One of my readers was kind enough to give feedback that he was having difficulty keeping track of my link collections since the visited links had the same appearence as the normal links. So now when you click a link in a post, you see the underline convert to a dashed line. Few web designers might overlook this at times…
Of course it does not make a difference when there are a few links, but it makes a lot of difference in pages where there are hundreds of links. Why hire a professional web designer when you can design a web site yourself.
An article to Change the Color of Visited Links says
“People get lost and move in circles when websites use the same link color for visited and new destinations. To reduce navigational confusion, select different colors for the two types of links. The oldest usability guideline for any type of navigational design is to help users understand where they’ve been, where they are, and where they can go.”
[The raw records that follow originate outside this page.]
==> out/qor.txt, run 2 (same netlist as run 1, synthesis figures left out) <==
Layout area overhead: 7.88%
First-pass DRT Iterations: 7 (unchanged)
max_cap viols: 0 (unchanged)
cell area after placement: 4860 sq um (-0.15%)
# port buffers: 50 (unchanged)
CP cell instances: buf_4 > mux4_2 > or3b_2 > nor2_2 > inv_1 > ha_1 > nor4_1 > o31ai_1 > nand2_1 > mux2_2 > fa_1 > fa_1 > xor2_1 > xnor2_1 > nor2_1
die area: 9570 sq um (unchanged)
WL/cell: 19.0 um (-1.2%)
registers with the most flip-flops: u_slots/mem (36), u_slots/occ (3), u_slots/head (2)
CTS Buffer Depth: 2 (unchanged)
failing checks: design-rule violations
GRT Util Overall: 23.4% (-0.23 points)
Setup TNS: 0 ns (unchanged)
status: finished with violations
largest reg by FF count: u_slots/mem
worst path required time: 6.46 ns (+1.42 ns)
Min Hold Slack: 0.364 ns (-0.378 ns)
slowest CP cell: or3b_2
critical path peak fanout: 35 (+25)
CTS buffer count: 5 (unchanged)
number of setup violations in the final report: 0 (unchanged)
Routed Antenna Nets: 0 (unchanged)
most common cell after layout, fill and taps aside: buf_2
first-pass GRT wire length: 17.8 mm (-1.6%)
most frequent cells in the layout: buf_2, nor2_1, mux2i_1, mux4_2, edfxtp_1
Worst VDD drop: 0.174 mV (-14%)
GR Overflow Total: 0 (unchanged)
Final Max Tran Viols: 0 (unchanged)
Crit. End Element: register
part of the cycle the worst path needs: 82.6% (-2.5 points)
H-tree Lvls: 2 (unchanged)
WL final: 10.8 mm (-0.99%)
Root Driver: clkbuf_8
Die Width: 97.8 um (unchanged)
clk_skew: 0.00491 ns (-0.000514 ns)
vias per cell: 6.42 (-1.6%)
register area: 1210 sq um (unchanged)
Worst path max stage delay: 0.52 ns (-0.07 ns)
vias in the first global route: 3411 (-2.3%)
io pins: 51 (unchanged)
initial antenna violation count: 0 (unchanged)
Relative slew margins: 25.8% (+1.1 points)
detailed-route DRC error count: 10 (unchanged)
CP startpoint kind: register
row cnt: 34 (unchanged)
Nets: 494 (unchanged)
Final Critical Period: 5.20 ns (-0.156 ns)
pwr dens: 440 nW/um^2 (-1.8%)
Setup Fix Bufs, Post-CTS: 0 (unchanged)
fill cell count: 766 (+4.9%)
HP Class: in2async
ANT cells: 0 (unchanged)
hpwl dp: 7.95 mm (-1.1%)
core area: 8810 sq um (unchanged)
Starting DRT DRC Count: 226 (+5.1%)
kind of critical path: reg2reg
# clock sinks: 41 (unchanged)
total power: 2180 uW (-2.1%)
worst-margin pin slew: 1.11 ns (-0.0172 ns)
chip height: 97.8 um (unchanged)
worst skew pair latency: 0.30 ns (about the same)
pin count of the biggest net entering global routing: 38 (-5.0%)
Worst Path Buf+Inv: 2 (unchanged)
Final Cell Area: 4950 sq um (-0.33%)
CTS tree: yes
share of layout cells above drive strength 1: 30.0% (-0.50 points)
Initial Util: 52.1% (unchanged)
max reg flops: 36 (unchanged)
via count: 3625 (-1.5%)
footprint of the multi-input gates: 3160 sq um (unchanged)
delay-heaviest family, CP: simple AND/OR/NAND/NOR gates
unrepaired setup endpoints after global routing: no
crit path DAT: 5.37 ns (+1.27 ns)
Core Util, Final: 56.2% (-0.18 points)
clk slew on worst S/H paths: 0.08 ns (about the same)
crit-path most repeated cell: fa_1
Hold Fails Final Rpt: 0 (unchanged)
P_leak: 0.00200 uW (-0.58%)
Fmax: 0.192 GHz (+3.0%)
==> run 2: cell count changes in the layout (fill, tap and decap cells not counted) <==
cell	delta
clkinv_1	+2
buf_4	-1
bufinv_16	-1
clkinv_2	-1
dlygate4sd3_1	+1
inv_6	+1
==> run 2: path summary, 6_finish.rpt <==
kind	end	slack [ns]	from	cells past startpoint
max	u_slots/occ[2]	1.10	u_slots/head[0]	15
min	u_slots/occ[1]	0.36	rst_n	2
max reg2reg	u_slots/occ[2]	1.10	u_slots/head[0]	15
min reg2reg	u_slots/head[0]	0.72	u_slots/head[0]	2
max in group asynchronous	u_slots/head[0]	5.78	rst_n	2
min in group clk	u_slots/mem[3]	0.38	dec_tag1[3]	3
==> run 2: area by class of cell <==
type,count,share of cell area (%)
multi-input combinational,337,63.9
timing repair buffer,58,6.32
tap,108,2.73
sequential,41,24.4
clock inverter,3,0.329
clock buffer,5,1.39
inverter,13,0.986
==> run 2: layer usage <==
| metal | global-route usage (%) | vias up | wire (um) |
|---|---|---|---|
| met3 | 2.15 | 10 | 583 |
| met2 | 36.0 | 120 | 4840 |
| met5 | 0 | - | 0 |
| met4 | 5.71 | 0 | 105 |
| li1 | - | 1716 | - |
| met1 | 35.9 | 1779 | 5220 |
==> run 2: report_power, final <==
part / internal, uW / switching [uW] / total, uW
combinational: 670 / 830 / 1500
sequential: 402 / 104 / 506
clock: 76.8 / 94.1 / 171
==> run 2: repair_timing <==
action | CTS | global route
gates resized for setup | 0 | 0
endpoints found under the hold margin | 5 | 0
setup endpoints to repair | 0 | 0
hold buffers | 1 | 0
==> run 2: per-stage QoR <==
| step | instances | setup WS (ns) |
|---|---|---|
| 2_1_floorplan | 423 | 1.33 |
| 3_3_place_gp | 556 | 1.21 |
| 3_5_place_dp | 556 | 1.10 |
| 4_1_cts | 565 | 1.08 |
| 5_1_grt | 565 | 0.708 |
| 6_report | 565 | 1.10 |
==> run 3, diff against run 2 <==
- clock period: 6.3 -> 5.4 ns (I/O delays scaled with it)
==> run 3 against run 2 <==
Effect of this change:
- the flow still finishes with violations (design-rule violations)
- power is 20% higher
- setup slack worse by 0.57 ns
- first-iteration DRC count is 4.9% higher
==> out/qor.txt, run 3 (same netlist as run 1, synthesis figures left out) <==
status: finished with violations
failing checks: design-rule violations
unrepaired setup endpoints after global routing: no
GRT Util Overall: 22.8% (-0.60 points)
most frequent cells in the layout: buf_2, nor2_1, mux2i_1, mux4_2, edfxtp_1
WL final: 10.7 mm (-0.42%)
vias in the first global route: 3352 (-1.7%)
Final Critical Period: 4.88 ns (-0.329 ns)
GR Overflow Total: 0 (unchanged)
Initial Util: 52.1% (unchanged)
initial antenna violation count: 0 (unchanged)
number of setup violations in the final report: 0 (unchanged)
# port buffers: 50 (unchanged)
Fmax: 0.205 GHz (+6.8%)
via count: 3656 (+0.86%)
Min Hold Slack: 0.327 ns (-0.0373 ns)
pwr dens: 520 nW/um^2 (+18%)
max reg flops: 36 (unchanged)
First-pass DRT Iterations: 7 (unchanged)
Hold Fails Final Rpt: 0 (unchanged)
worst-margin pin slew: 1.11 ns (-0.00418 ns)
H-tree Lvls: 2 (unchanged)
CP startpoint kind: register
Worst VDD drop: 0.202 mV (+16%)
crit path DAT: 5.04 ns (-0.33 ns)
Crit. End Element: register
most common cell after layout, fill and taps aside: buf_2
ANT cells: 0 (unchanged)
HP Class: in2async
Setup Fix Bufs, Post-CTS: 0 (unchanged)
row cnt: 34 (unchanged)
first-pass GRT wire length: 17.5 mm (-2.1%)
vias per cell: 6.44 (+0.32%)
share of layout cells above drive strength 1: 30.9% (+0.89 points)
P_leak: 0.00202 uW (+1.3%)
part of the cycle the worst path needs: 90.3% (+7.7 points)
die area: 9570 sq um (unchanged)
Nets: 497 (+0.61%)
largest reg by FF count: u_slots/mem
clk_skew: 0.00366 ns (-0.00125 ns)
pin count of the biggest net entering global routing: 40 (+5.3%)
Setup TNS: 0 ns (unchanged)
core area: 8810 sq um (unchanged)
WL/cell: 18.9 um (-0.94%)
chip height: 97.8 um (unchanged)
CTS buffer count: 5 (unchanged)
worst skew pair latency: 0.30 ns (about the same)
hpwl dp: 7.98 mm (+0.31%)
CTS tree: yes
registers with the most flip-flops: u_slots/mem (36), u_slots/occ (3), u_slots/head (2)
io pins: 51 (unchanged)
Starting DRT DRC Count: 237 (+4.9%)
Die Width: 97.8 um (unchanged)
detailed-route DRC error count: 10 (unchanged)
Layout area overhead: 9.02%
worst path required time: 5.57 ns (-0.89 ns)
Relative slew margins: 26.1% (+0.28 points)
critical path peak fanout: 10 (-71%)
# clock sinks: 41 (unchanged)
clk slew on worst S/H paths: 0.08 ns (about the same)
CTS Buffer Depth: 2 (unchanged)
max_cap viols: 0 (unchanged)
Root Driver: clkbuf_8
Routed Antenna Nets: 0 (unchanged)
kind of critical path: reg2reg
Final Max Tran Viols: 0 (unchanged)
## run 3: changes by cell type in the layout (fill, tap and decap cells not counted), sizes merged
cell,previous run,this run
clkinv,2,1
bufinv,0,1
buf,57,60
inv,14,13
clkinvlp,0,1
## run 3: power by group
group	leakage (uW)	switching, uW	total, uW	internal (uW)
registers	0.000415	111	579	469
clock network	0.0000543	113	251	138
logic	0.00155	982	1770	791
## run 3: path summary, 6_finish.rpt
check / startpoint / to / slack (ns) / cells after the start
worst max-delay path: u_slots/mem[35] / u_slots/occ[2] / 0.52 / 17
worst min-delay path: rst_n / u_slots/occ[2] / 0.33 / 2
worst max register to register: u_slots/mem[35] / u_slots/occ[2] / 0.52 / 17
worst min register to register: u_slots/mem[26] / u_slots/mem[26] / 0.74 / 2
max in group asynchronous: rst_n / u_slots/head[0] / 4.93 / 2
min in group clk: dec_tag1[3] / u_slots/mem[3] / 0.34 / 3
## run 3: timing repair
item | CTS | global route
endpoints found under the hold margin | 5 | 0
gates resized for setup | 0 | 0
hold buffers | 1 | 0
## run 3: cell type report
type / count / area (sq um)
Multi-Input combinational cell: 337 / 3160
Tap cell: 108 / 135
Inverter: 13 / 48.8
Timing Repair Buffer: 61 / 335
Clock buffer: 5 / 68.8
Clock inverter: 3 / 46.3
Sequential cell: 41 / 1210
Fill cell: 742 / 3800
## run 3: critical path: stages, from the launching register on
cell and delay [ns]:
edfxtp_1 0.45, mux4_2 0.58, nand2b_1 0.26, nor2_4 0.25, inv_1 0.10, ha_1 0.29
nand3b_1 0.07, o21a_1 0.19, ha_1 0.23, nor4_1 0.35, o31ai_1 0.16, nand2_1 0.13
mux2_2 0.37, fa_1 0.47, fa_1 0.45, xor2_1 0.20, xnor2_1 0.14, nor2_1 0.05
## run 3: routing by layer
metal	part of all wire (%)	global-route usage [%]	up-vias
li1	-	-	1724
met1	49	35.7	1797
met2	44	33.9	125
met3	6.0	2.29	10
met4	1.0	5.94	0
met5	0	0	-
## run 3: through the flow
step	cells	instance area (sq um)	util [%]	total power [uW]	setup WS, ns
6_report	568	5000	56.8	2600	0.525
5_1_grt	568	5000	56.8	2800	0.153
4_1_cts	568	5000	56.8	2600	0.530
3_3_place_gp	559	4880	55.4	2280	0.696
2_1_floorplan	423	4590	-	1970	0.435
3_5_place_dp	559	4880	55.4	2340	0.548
“Currently, 74% of websites use different colors for visited and unvisited links, making this design approach a strong convention that people have come to expect.”
Here are more excellent ways to style visited links by using css like adding images, strike through, change case and add text and the use of :before and :after pseudo elements
“CSS offers various possibilities to make links more usable and preserve text readable at the same time. We need to differentiate visited and unvisited links, but we must keep text readable and flowing. Please, don’t missuse or overuse this techniques.”
Another website design tutorial on making visited links radical teaches how to add a check mark after visited links. Well I have tried my own style and the underline below links breaks into a dashed line when visited by some smart css techniques – and it does not affect links in the footer and sidebar. I hope my readers will find it useful for browsing around this site.